01.02.15
Developing excellence in clinical lung imaging
Source: National Health Executive Jan/Feb 2015
A new technology for clinical lung imaging could help Sheffield become a national centre of excellence in the imaging field. NHE’s David Stevenson went to meet Jim Wild, Professor of Magnetic Resonance Physics and NIHR Research Professor in Pulmonary Imaging.
A £7.5m grant has been awarded to the University of Sheffield to expand its development of world-leading clinical lung imaging technology.
For the last 15 years, experts at Sheffield have been developing a state-of-the-art methodology for clinical lung imaging with hyperpolarised gases and proton MRI, which provides detailed images of patients’ lungs without relying on X-ray radiation.
Using the innovative technique, developed by the Pulmonary, Lung and Respiratory Imaging Sheffield (POLARIS) project, the team has been able to create highly detailed, functional images of lungs affected by conditions such as smoking, cystic fibrosis, emphysema, pulmonary hypertension and asthma.
The technique of hyperpolarised gas MRI involves a person inhaling small amounts of noble gases (Helium-3 and Xenon-129), which are then imaged inside an MRI scanner. The gases are hyperpolarised using high-power lasers by a process called optical pumping.
The group has also developed specialised gas laser polarisers and custom MRI scanner hardware. These provide high-resolution images not currently available using conventional methods.
Jim Wild, Professor of Magnetic Resonance Physics and NIHR Research Professor in Pulmonary Imaging, who has led the project, told NHE: “The Medical Research Council (MRC) has recognised that we are good at what we’re doing and has invested £7.5m in us to expand our facilities.
“That funding will allow us to do two things. First, to scale-up the facilities here for imaging the lungs with inhaled hyperpolarised gases – Helium-3 and Xenon-129. And, secondly, to build hardware that we can lend to other centres to get them up-to-speed to do similar things that we can do here already.”
The MRC added that the expansion of the gas polarisation facilities enabled by its grant will have many benefits for both Sheffield and collaborating centres, by creating a “national hyperpolarised gas imaging facility for collaborating institutions that don’t have access to this technology”.
NHE interviewed Professor Wild at the university’s Academic Unit of Radiology in the Royal Hallamshire Hospital.
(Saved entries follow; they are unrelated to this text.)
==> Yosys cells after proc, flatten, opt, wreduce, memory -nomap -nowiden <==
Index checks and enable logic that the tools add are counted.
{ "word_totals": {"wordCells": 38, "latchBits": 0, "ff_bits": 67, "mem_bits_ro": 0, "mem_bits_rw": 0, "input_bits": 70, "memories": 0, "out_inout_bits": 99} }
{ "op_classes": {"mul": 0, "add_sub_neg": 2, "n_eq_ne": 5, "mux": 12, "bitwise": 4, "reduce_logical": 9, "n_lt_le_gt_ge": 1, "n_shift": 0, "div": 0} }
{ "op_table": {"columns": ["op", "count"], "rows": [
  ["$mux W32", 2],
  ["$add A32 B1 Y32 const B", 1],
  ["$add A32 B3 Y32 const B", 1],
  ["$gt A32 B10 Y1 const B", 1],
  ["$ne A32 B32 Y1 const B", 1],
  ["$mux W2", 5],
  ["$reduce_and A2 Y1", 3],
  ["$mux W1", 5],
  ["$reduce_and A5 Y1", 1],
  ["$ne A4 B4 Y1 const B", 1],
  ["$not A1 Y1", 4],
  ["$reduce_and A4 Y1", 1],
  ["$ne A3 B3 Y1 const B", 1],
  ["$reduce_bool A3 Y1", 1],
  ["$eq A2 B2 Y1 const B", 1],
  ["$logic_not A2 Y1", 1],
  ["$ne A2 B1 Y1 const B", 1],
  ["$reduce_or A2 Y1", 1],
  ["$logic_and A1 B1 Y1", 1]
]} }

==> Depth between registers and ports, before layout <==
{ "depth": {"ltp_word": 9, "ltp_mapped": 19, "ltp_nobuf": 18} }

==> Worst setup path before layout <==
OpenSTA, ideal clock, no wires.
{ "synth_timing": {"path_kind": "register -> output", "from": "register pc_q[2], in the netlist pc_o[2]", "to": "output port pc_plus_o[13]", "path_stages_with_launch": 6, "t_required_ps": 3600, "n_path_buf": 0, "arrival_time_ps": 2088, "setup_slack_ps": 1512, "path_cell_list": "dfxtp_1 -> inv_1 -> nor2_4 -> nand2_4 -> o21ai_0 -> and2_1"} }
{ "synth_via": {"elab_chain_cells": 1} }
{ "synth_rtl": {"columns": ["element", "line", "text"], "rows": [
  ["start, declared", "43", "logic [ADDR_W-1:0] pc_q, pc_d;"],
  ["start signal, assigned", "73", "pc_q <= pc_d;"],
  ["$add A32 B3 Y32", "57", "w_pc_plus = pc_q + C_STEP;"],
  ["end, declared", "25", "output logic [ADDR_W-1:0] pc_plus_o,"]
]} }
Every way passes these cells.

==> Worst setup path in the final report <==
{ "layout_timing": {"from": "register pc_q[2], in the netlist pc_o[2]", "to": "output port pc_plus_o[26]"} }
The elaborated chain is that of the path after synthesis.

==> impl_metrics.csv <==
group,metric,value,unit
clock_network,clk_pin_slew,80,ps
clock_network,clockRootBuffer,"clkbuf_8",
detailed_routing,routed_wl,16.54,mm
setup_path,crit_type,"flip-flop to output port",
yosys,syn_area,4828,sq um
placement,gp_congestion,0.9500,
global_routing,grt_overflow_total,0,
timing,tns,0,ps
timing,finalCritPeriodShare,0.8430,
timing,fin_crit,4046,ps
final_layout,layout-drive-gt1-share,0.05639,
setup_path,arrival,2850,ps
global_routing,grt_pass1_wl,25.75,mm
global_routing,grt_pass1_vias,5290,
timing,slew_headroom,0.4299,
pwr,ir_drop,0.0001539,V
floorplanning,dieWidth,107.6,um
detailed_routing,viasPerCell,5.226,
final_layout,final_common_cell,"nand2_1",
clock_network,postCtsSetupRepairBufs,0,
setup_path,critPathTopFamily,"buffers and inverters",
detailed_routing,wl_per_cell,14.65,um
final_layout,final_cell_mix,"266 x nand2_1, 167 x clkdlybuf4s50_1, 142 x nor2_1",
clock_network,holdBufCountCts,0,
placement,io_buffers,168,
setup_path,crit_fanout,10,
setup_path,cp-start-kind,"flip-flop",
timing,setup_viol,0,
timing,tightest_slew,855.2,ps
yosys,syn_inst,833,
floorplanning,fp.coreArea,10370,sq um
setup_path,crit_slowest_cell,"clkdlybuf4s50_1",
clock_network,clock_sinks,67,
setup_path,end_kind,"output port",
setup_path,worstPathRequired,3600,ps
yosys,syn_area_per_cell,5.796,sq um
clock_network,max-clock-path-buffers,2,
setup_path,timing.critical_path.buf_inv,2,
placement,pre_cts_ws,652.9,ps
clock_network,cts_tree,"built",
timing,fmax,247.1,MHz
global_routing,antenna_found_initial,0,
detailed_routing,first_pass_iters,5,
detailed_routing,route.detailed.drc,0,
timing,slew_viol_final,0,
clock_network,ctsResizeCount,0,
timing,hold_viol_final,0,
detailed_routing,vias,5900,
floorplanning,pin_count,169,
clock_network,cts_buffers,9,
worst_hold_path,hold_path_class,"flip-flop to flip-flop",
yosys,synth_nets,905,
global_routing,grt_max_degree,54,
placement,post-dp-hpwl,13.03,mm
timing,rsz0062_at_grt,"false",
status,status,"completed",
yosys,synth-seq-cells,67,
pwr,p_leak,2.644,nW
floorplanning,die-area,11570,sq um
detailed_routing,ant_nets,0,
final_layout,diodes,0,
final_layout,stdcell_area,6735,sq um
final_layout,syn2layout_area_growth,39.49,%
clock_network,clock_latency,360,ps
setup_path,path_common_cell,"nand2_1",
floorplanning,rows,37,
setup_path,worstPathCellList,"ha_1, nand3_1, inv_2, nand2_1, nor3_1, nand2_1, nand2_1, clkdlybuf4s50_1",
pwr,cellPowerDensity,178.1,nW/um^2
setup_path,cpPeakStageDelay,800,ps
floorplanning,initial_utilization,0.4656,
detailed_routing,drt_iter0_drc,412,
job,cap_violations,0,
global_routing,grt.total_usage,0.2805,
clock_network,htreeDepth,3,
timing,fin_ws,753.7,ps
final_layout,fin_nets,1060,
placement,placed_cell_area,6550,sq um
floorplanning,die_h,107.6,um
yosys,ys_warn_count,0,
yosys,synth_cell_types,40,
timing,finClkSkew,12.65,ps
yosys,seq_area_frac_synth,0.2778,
<file path="src/rtl/usb4_logical_layer_lite.sv">
// Simplified USB4 logical layer: CLd/TRAINING/CL0 lane init, two-lane byte striping,
// and a small config-space register bank. No scrambler; enable_scr drives an external one.
module usb4_logical_layer_lite #(
  parameter logic [7:0] TS_SYM   = 8'hBC,
  parameter int         TS_COUNT = 16,
  parameter int         SB_DEB   = 4
) (
  input  logic        local_clk,
  input  logic        rst,
  input  logic        lane_disable,
  input  logic        c_read,
  input  logic        c_write,
  input  logic [7:0]  c_address,
  input  logic [31:0] c_data_in,
  output logic [31:0] c_data_out,
  input  logic [15:0] transport_layer_data_in,
  output logic [15:0] transport_layer_data_out,
  input  logic [7:0]  lane_0_rx_i,
  input  logic [7:0]  lane_1_rx_i,
  input  logic        data_incoming,
  input  logic        sbrx,
  output logic        sbtx,
  output logic [7:0]  lane_0_tx_o,
  output logic [7:0]  lane_1_tx_o,
  output logic        enable_scr
);

  typedef enum logic [1:0] {
    CLD      = 2'd0,
    TRAINING = 2'd1,
    CL0      = 2'd2
  } state_e;

  localparam int DEB_W = (SB_DEB   < 2) ? 1 : $clog2(SB_DEB);
  localparam int MW    = (TS_COUNT < 2) ? 1 : $clog2(TS_COUNT);
  localparam logic [31:0] ID_VAL = 32'h0054_4C31;

  state_e            state_q, state_d;
  logic [DEB_W-1:0]  deb_cnt_q, deb_cnt_d;
  logic [MW-1:0]     match_cnt_q, match_cnt_d;
  logic              scr_en_q, scr_en_d;
  logic [7:0]        lane_0_tx_q, lane_0_tx_d;
  logic [7:0]        lane_1_tx_q, lane_1_tx_d;
  logic [15:0]       rx_data_q, rx_data_d;
  logic [31:0]       c_data_out_q, c_data_out_d;

  logic [5:0]        addr_sel;
  logic              ctrl_wr;
  logic              retrain;
  logic              rx_match;
  logic              link_drop;
  logic [31:0]       match_ext;
  logic [7:0]        match_sat;
  logic [31:0]       rd_data;
  logic              unused_addr_lsbs;

  assign addr_sel         = c_address[7:2];
  assign unused_addr_lsbs = ^c_address[1:0];
  assign ctrl_wr          = c_write && (addr_sel == 6'd1);
  assign retrain          = ctrl_wr && c_data_in[1];
  assign rx_match         = (lane_0_rx_i == TS_SYM) && (lane_1_rx_i == TS_SYM);
  assign link_drop        = lane_disable || !sbrx;

  assign match_ext = 32'(match_cnt_q);
  assign match_sat = (match_ext > 32'd255) ? 8'hFF : match_ext[7:0];

  always_comb begin
    state_d     = state_q;
    deb_cnt_d   = deb_cnt_q;
    match_cnt_d = match_cnt_q;
    case (state_q)
      CLD: begin
        if (!lane_disable && sbrx) begin
          if (deb_cnt_q == DEB_W'(SB_DEB - 1)) begin
            state_d   = TRAINING;
            deb_cnt_d = '0;
          end else begin
            deb_cnt_d = deb_cnt_q + DEB_W'(1);
          end
        end else begin
          deb_cnt_d = '0;
        end
      end
      TRAINING: begin
        // Link drop outranks a completing match run in the same cycle.
        if (link_drop) begin
          state_d     = CLD;
          deb_cnt_d   = '0;
          match_cnt_d = '0;
        end else if (data_incoming) begin
          if (!rx_match) begin
            match_cnt_d = '0;
          end else if (match_cnt_q == MW'(TS_COUNT - 1)) begin
            state_d     = CL0;
            match_cnt_d = '0;
          end else begin
            match_cnt_d = match_cnt_q + MW'(1);
          end
        end
      end
      CL0: begin
        if (link_drop) begin
          state_d     = CLD;
          deb_cnt_d   = '0;
          match_cnt_d = '0;
        end else if (retrain) begin
          state_d     = TRAINING;
          match_cnt_d = '0;
        end
      end
      default: begin
        state_d     = CLD;
        deb_cnt_d   = '0;
        match_cnt_d = '0;
      end
    endcase
  end

  always_comb begin
    lane_0_tx_d = 8'h00;
    lane_1_tx_d = 8'h00;
    case (state_q)
      TRAINING: begin
        lane_0_tx_d = TS_SYM;
        lane_1_tx_d = TS_SYM;
      end
      CL0: begin
        lane_0_tx_d = transport_layer_data_in[7:0];
        lane_1_tx_d = transport_layer_data_in[15:8];
      end
      default: ;
    endcase

    rx_data_d = rx_data_q;
    if ((state_q == CL0) && data_incoming) begin
      rx_data_d = {lane_1_rx_i, lane_0_rx_i};
    end
  end

  // Reads see pre-write register contents, so a same-cycle write does not leak through.
  always_comb begin
    rd_data = 32'h0;
    case (addr_sel)
      6'd0:    rd_data = {16'h0, match_sat, 6'h0, state_q};
      6'd1:    rd_data = {31'h0, scr_en_q};
      6'd2:    rd_data = ID_VAL;
      default: rd_data = 32'h0;
    endcase

    c_data_out_d = c_read ? rd_data : c_data_out_q;
    scr_en_d     = ctrl_wr ? c_data_in[0] : scr_en_q;
  end

  always_ff @(posedge local_clk or negedge rst) begin
    if (!rst) begin
      state_q      <= CLD;
      deb_cnt_q    <= '0;
      match_cnt_q  <= '0;
      scr_en_q     <= 1'b0;
      lane_0_tx_q  <= 8'h00;
      lane_1_tx_q  <= 8'h00;
      rx_data_q    <= 16'h0;
      c_data_out_q <= 32'h0;
    end else begin
      state_q      <= state_d;
      deb_cnt_q    <= deb_cnt_d;
      match_cnt_q  <= match_cnt_d;
      scr_en_q     <= scr_en_d;
      lane_0_tx_q  <= lane_0_tx_d;
      lane_1_tx_q  <= lane_1_tx_d;
      rx_data_q    <= rx_data_d;
      c_data_out_q <= c_data_out_d;
    end
  end

  assign sbtx                     = (state_q != CLD);
  assign enable_scr               = (state_q == CL0) && scr_en_q;
  assign lane_0_tx_o              = lane_0_tx_q;
  assign lane_1_tx_o              = lane_1_tx_q;
  assign transport_layer_data_out = rx_data_q;
  assign c_data_out               = c_data_out_q;

endmodule

</file>
<file path="config.mk">
export PLATFORM = sky130hd
export DESIGN_NAME = usb4_logical_layer_lite
export DESIGN_NICKNAME = d
export VERILOG_FILES = /design/src/rtl/usb4_logical_layer_lite.sv
export SDC_FILE = /design/constraint.sdc
export NUM_CORES = 1
export LEC_CHECK = 0
export BUFFER_PORTS_ARGS = -buffer_cell sky130_fd_sc_hd__clkbuf_2
export CAP_MARGIN = 40
export CELL_PAD_IN_SITES_DETAIL_PLACEMENT = 1
export CELL_PAD_IN_SITES_GLOBAL_PLACEMENT = 2
export CORE_MARGIN = 3
export CORE_UTILIZATION = 26
export DETAILED_ROUTE_END_ITERATION = 10
export PLACE_DENSITY = 0.85
export SLEW_MARGIN = 15
export SYNTH_ARGS = -nofsm -noshare
export SYNTH_HDL_FRONTEND = slang
export SYNTH_SLANG_ARGS = --single-unit
</file>
<file path="constraint.sdc">
create_clock -name local_clk -period 2.9 [get_ports local_clk]
set_input_delay 0.435 -clock local_clk [delete_from_list [all_inputs] [get_ports local_clk]]
set_output_delay 0.435 -clock local_clk [all_outputs]
set_load 0.02 [all_outputs]
</file>
==> impl_results.md, run 1 <==
- Outcome: finished, final reports clean
- Crit path max fanout: 21
- Seq/Total Area, Yosys: approximately half
- Final Max Slew Viols: 0
- Post-route insts no fill: 406
- Ratio of cells with drive above 1 in the final layout: around 41%
- Post-Layout Inst Area: around 2900 um^2
- Synth Instances: 210
- Commonest non-fill, non-tap cell in the layout: clkbuf_2
- Crit end category: primary output
- Via Count: 1823
- DRC Markers: 0
- CTS tree: yes
- Number of hold buffers added after CTS: 0
- Fillers: 989
- Final period utilization: 79.2%
- Root buf cell: clkbuf_8
- VDD IR max: ~0.20 mV
- Clk sink count: 48
- Post-CTS setup buffers: 0
- H-Tree Depth: 2
- Layout area overhead: 24.2%
- Slew of the pin with the lowest slew margin: roughly 0.67 ns
- Initial drt markers: between 50 and 60
- Die Span X: 101 um
- Final net count: 385
- Data arrival, critical path: approximately 1.9 ns
- Type of origin of the critical path: flip-flop
- IO Pins: roughly 150
- ANT nets after route: 0
- Setup Crit Path Kind: reg2out
- Buffers added on ports: between 90 and 100
- Reg2reg start: state_q[1]
- All-Layer GR Usage: between 10% and 20%
- WL per Instance: around 14 um
- Library cells used by synthesis: 35
- Peak Freq: around 440 MHz
- Relative slew slack: around 55%
- Crit path to: enable_scr
- Vias per inst: roughly 4.5
- Register bit total from synthesis: between 40 and 50
- Max Cap Viol: 0
- Tmin final: roughly 2.3 ns
- Final Power: between 1.5 and 2 mW
- Final core occ: about a third
- Diode count: 0
- Worst slack, placed: 0.634 ns
- Leakage Power: approximately 1.5 nW
- Clk_lat worst skew: 0.30 ns
- Class of the worst hold path: in2async
- Reg clk slew, reported paths: around 0.090 ns
- Fin. Hold Viols: 0
- Router iterations before antenna repair: 4
- Syn Std Cell Area: about 2300 um^2
- R2r setup slk: about 0.65 ns
- Post-detail-place hpwl: around 4.4 mm
- Total grt overflow: 0
- Most frequent cells in the layout: clkbuf_2, dfrtp_1, conb_1, mux2_2, a21oi_1
- Fin worst setup slack: about 0.6 ns
- RSZ-0062 raised after global routing: no
- Die H: about 100 um
- Initial Utilization: roughly 28%
- Die area: roughly 10000 um^2
- Synth warnings: 0
- Placed inst area: roughly 2800 um^2
- Smallest hold slack: around 0.23 ns
- Initial antenna violation count: 0
- Post-CTS Resized: 0
- Fin Setup TNS: 0 ns
- Final GP Congestion: approximately 0.73
- Post-synthesis area per instance: 11.1 um^2
- Cell Rows: 33
- Worst EP required: 2.47 ns
- Pwr/cell area: about 570 nW/um^2
- Largest net degree at the start of global routing: just under 50
- Reg2reg path depth: 7
- Final Skew: approximately 0.0067 ns
- Core Region: approximately 8500 um^2
- Global-route wire length before repair: 9.09 mm
- CP startpoint: state_q[0]
- Placed cells: between 300 and 400
- CTS Buf Count: 5
- Vias in the first global route: ~1900
- WL final: 5.70 mm
- Clk buf depth: 2
- Setup Viol. Count Final: 0
- FF-to-FF End: match_cnt_q[3]
-- cells by family after synthesis --
logic type	after synthesis	synth area share [%]
muxes	17	8.22
and+or+nand+nor	57	15.3
buffers and inverters	42	10.8
DFF	48	51.6
adders and majority gates	6	3.22
other	1	0.161
AOI/OAI and AO/OA	39	10.7
-- routing by layer --
metal | routed length, um | track usage, % | part of all wire [%]
met2 | 2660 | 18.8 | 47
met3 | 678 | 4.64 | 12
met1 | 2330 | 13.6 | 41
met5 | 0 | 0 | 0
met4 | 26 | 2.49 | 0.46
-- cell type report --
cell class / instances / area, um^2 / share of cell area (%)
Sequential cell: 48 / 1200 / 41.5
Clock inverter: 3 / 18.8 / 0.649
Multi-Input combinational cell: 139 / 947 / 32.8
Inverter: 11 / 41.3 / 1.43
Clock buffer: 5 / 68.8 / 2.38
Timing Repair Buffer: 95 / 483 / 16.7
Tap cell: 105 / 131 / 4.54
-- power breakdown --
part	switching [mW]	internal (mW)
Combinational	0.313	0.173
Clock	0.232	0.169
Sequential	0.0303	0.739
-- worst max-delay path, cell delays in order, from the launching register on --
cell and delay (ns):
dfrtp_1 0.45, inv_1 0.11, ha_1 0.59, and2_1 0.24, clkbuf_2 0.17
-- worst min-delay path by stage --
stage                                 startpoint                      endpoint  slack [ns]  cells after the start
global placement     transport_layer_data_out[1]   transport_layer_data_out[1]        0.49                      1
CTS                                          rst                lane_0_tx_o[6]        0.27                      2
global route                                 rst                lane_0_tx_o[6]        0.26                      2
finish                                       rst                lane_0_tx_o[6]        0.23                      2
floorplan                                    rst                 c_data_out[0]        0.14                      0
detailed placement  transport_layer_data_out[13]  transport_layer_data_out[13]        0.50                      1
-- state kept, by name (all words and copies together) (netlist names) --
name and count:
c_data_out 7, match_cnt_q 4, transport_layer_data_out 16, deb_cnt_q 2, lane_1_tx_o 8, state_q 2
lane_0_tx_o 8, scr_en_q 1
-- synth_stat cells --
library cell  instances  area [um^2]
and4b_1               1         10.0
or4_1                 1         7.51
conb_1                1         3.75
or4bb_1               2         22.5
nand4b_1              2         17.5
a2bb2oi_1             2         17.5
nand2b_1              3         18.8
ha_1                  6         75.1
a21oi_1              16         80.1
o211ai_1              2         15.0
mux2_2               17          191
inv_1                11         41.3
and2_1                7         43.8
nor2_1                6         22.5
o41ai_2               1         16.3
nand3b_1              1         7.51
nor4_4                1         21.3
nor4_1                2         12.5
clkbuf_1              5         18.8
and3_1                1         6.26
o22ai_1               3         18.8
nand4_1               2         12.5
o31ai_2               1         12.5
dfrtp_1              48         1200
nor2b_1              13         81.3
buf_4                25          188
o41ai_1               2         17.5
nand4bb_1             1         11.3
a31oi_1               1         6.26
or2_4                 1         8.76
a311o_1               2         20.0
o21ai_0               9         45.0
nand2_1              10         37.5
nand3_1               3         15.0
buf_1                 1         3.75
(Power assumes the default switching activity.)
==> run 2, diff against run 1 <==
--- a/config.mk
+++ b/config.mk
@@ -5,14 +5,15 @@
 export SDC_FILE = /design/constraint.sdc
 export NUM_CORES = 1
 export LEC_CHECK = 0
+export ABC_AREA = 1
 export BUFFER_PORTS_ARGS = -buffer_cell sky130_fd_sc_hd__clkbuf_2
 export CAP_MARGIN = 40
 export CELL_PAD_IN_SITES_DETAIL_PLACEMENT = 1
 export CELL_PAD_IN_SITES_GLOBAL_PLACEMENT = 2
 export CORE_MARGIN = 3
-export CORE_UTILIZATION = 26
+export CORE_UTILIZATION = 21
 export DETAILED_ROUTE_END_ITERATION = 10
-export PLACE_DENSITY = 0.85
+export PLACE_DENSITY = 0.76
 export SLEW_MARGIN = 15
 export SYNTH_ARGS = -nofsm -noshare
 export SYNTH_HDL_FRONTEND = slang
==> constraint.sdc (replaced) <==
create_clock -name local_clk -period 1.85 [get_ports local_clk]
set_input_delay 0.2775 -clock local_clk [delete_from_list [all_inputs] [get_ports local_clk]]
set_output_delay 0.2775 -clock local_clk [all_outputs]
set_load 0.02 [all_outputs]
==> run 2 against run 1 <==
Compared with the run above:
- die area is 25% higher
- clock-buffer cell count stayed put
- utilization is 6.1 points lower
- synthesized area is 2.3% higher
- hold slack worse by 0.12 ns
- global-route usage is 1.5 points lower
- design area is 6.8% higher
- critical path depth stayed put
- sequential share of layout area is 2.6 points lower
- via count is 5.5% higher
- critical endpoint is now sbtx
- power grew to 2.6 times the previous value
- sequential power is 94% higher
==> impl_results.md, run 2 <==
- Outcome: finished, final reports clean
- H-Tree Depth: 2 (unchanged)
- Crit path largest cell delay: 0.41 ns (-0.18 ns)
- Via Count: 1923 (+5.5%)
- Cell Rows: 38 (+15%)
- IO Pins: 145 (unchanged)
- Reg clk slew, reported paths: 0.07 ns (-0.02 ns)
- Most used cell, CP: inv_1
- Ratio of cells with drive above 1 in the final layout: 38.4% (-2.8 points)
- Crit path max fanout: 5 (-76%)
- Met2 GRT Util: 17.3% (-1.6 points)
- CTS tree: yes
- Final Skew: 0.00424 ns (-0.00249 ns)
- Tmin final: about 1.7 ns
- Setup Crit Path Kind: reg2out
- Initial drt markers: 28 (-52%)
- Post-synth EDFFs: 0 (unchanged)
- Pwr/cell area: 1400 nW/um^2 (+140%)
- Die H: 113 um (+12%)
- Largest net degree at the start of global routing: 49 (unchanged)
- Vias in the first global route: 2034 (+8.4%)
- Max stage delay cell, worst path: dfrtp_1
- Total grt overflow: 0 (unchanged)
- Root buf cell: clkbuf_16
- Initial Utilization: 21.7% (-5.8 points)
- ANT nets after route: 0 (unchanged)
- Post-CTS setup buffers: 0 (unchanged)
- Clk buf depth: 2 (unchanged)
- Fin Setup TNS: 0 ns (unchanged)
- Initial antenna violation count: 0 (unchanged)
- Adder-cell share of the synthesized area: 3.15% (-0.073 points)
- Die Span X: 113 um (+12%)
- Clk sink count: 48 (unchanged)
- Reg2reg start: state_q[1]
- Post-synthesis mux area share: 6.62% (-1.6 points)
- Data arrival, critical path: 1.46 ns (-0.40 ns)
- WL final: 6.07 mm (+6.5%)
- VDD IR max: 0.649 mV (+220%)
- Vias per inst: 4.00 (-11%)
- Crit end category: primary output
- Top_reg_cell synth: dfrtp_1
- Buffers added on ports: 92 (unchanged)
- Peak Freq: just under 600 MHz
- Type of origin of the critical path: flip-flop
- Final GP Congestion: 0.771 (+6.4%)
- Fin. Hold Viols: 0 (unchanged)
- Final core occ: 28.1% (-6.1 points)
- Slew of the pin with the lowest slew margin: 0.623 ns (-0.0483 ns)
- Compound-Gate Fraction of Synth Area: 6.88% (-3.8 points)
- Largest family of logic cells by synthesized area: simple AND/OR/NAND/NOR gates
- Final net count: 426 (+11%)
- Met1 Track Usage GR: 11.7% (-1.9 points)
- Fillers: 1309 (+32%)
- Post-detail-place hpwl: 4.80 mm (+9.8%)
- Largest cells by area after synthesis: dfrtp_1, buf_4, nand2_1
- Max Cap Viol: 0 (unchanged)
- FF-to-FF End: state_q[0]
- Router iterations before antenna repair: 5 (+1)
- Post-synth top cells: dfrtp_1, nand2_1, buf_4, inv_1, a21oi_1
- Smallest hold slack: 0.111 ns (-0.118 ns)
- Placed inst area: 2890 um^2 (+3.0%)
- Core Region: 11000 um^2 (+30%)
- Synth async-reset ratio: 100% (unchanged)
- Met3 Resource Use GR: 3.18% (-1.5 points)
- Leakage Power: 1.73 nW (+14%)
- Synth warnings: 0 (unchanged)
- Most Crowded Layer GR: met2
- Register bit total from synthesis: 48 (unchanged)
- Share of the synthesized area in the top cell type: 50.4% (-1.2 points)
- Setup Viol. Count Final: 0 (unchanged)
- Simple-Gate Fraction of Synth Area: 18.6% (+3.3 points)
- All-Layer GR Usage: 9.75% (-1.5 points)
- Critical path buffers and inverters: 3 (+1)
- Crit path max-delay family: buffers and inverters
- Synth Instances: 251 (+20%)
- Final Max Slew Viols: 0 (unchanged)
- Library cells used by synthesis: 30 (-14%)
- Relative slew slack: 58.5% (+3.2 points)
- Class of the worst hold path: in2async
- Max FFs per register: 16 (unchanged)
- Reg2reg path depth: 8 (+1)
- Xor-xnor portion of the synthesized cell area: 0.368% (+0.37 points)
- Global-route wire length before repair: 10.0 mm (+11%)
- WL per Instance: 12.6 um (-10%)
- Post-Layout Inst Area: 3090 um^2 (+6.8%)
- CTS Buf Count: 5 (unchanged)
- Layout area overhead: 29.6%
- Cell Chain, Critical Path: inv_1, ha_1, inv_1, clkbuf_2
- Final period utilization: ~94%
- Syn Std Cell Area: 2380 um^2 (+2.3%)
- Seq/Total Area, Yosys: 50.4% (-1.2 points)
- Area leader, netlist: dfrtp_1
- Diode count: 0 (unchanged)
- Most frequent cells in the layout: clkbuf_2, nand2_1, dfrtp_1, inv_1, conb_1
- DRC Markers: 0 (unchanged)
- Clk_lat worst skew: 0.28 ns (-0.02 ns)
- Post-synthesis area per instance: 9.49 um^2 (-14%)
- Die area: 12700 um^2 (+25%)
- R2r setup slk: 0.25 ns (-0.40 ns)
- Worst EP required: 1.57 ns (-0.90 ns)
- Commonest non-fill, non-tap cell in the layout: clkbuf_2
- RSZ-0062 raised after global routing: no
[run 2: power by group]
part	switching [mW]	total [mW]	leakage, nW	internal, mW
Sequential	0.151	1.49	0.632	1.34
Clock	0.376	1.14	0.0899	0.767
Combinational	1.10	1.67	1.00	0.578
[run 2: final cells by class]
class / count / area [um^2] / share of cell area (%)
clock buffer: 5 / 125 / 4.05
inverter: 30 / 113 / 3.65
timing repair buffer: 94 / 475 / 15.4
clock inverter: 2 / 60.1 / 1.95
sequential: 48 / 1200 / 38.9
tap: 140 / 175 / 5.67
multi-input combinational: 162 / 937 / 30.4
[run 2: timing repair]
item | CTS | global route
gates resized for setup | 1 | 1
pin swaps | 0 | 0
hold buffers | 0 | 0
endpoints found under the setup margin | 1 | 1
[run 2: worst max path at each step]
stage / startpoint / cells past startpoint / slack [ns] / end
finish: state_q[0] / 4 / 0.12 / sbtx
global route: state_q[0] / 4 / 0.005 / sbtx
CTS: state_q[0] / 5 / 0.08 / enable_scr
detailed placement: state_q[0] / 4 / 0.14 / transport_layer_data_out[10]
global placement: state_q[0] / 4 / 0.17 / transport_layer_data_out[4]
floorplan: state_q[0] / 6 / 0.32 / enable_scr
[run 2: layer usage]
metal  vias to the layer above  wire length [um]
met5                         -                 0
met4                         0                27
met3                         2               461
met2                        68              3080
met1                       926              2500
li1                        927                 -
[run 2: stage by stage]
stage          setup slack [ns]  std cells  power [mW]
6_report                  0.117        481        4.31
2_1_floorplan             0.320        270        2.65
5_1_grt                 0.00497        481        4.64
3_5_place_dp              0.143        474        3.20
4_1_cts                  0.0773        481        4.38
3_3_place_gp              0.172        474        3.14
[run 2: logic make-up (layout without fill, tap and decap cells)]
group	count (synthesis)	in the layout
and+or+nand+nor	90	90
buffers and inverters	60	131
DFF	48	48
AOI/OAI and AO/OA	31	31
muxes	14	14
adders and majority gates	6	6
other	1	20
xor gates and xnor gates	1	1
He stated that in parallel to the funding, the unit has just been granted a licence for routine clinical referral. “Up until now our work has all been under research but the MHRA has just granted us a special manufacturing licence,” he said.
In recent years, the experts have been working with clinicians inside and outside Sheffield who have referred patients to the city for lung scans.
“We are currently scanning patients from Leicester, Manchester, Dublin, Rotterdam and Cardiff, so for certain scans – where the technology is not accessible locally – we’ve been operating this type of model,” he said.
“This method is a big step away from X-ray, as we can image the lungs. In asthma, for instance, it has helped us look at how things change in the lungs before and after the patient has had their medication.”
Technical barriers
Prof Wild said the team have been working on the engineering and physics of how to image the hyperpolarised gases in the lung. “Now we’re clinically evaluating them as part of this project,” he added.
Technical barriers, such as ease of polarisation of the gases used and the additional hardware required for the MRI scanners, still need to be overcome before this technology can become a more routinely used clinical method.
NHE was told that the continuing methodological research into MRI scanner hardware and image acquisition will ensure the UK leads the world in this important area of diagnostic pulmonary medicine.
Work to automate and streamline the scanner technology is underway. “The major technical hurdle is making it more transferrable to a district general hospital somewhere else. That is part of our challenge as engineers: making it more accessible.”
The university has been working with the ‘big three’ MRI vendors – Philips, GE and Siemens – to develop something that interfaces with those systems.
“Clearly there should be commercial opportunities off the back of this and that is what we’re looking to explore. Some of our technology is patent-pending, but most of it is know-how rather than protected IP,” said Prof Wild.
Asked how long it will take to overcome the technical barriers, he said: “I would like to think that by 2017-18 we’ll have got a network of sites beyond Sheffield working with this methodology.”
After that comes conversations with NICE and discussions about the guidelines, he said. “We can say, ‘here’s an imaging modality that’s proven in a variety of areas, here are the indications of where it is useful and this is how it fits in with the NHS pathway for diagnostic imaging’.”
Prof Wild also hopes the work will help Sheffield become the first national centre of excellence and referral for pulmonary imaging.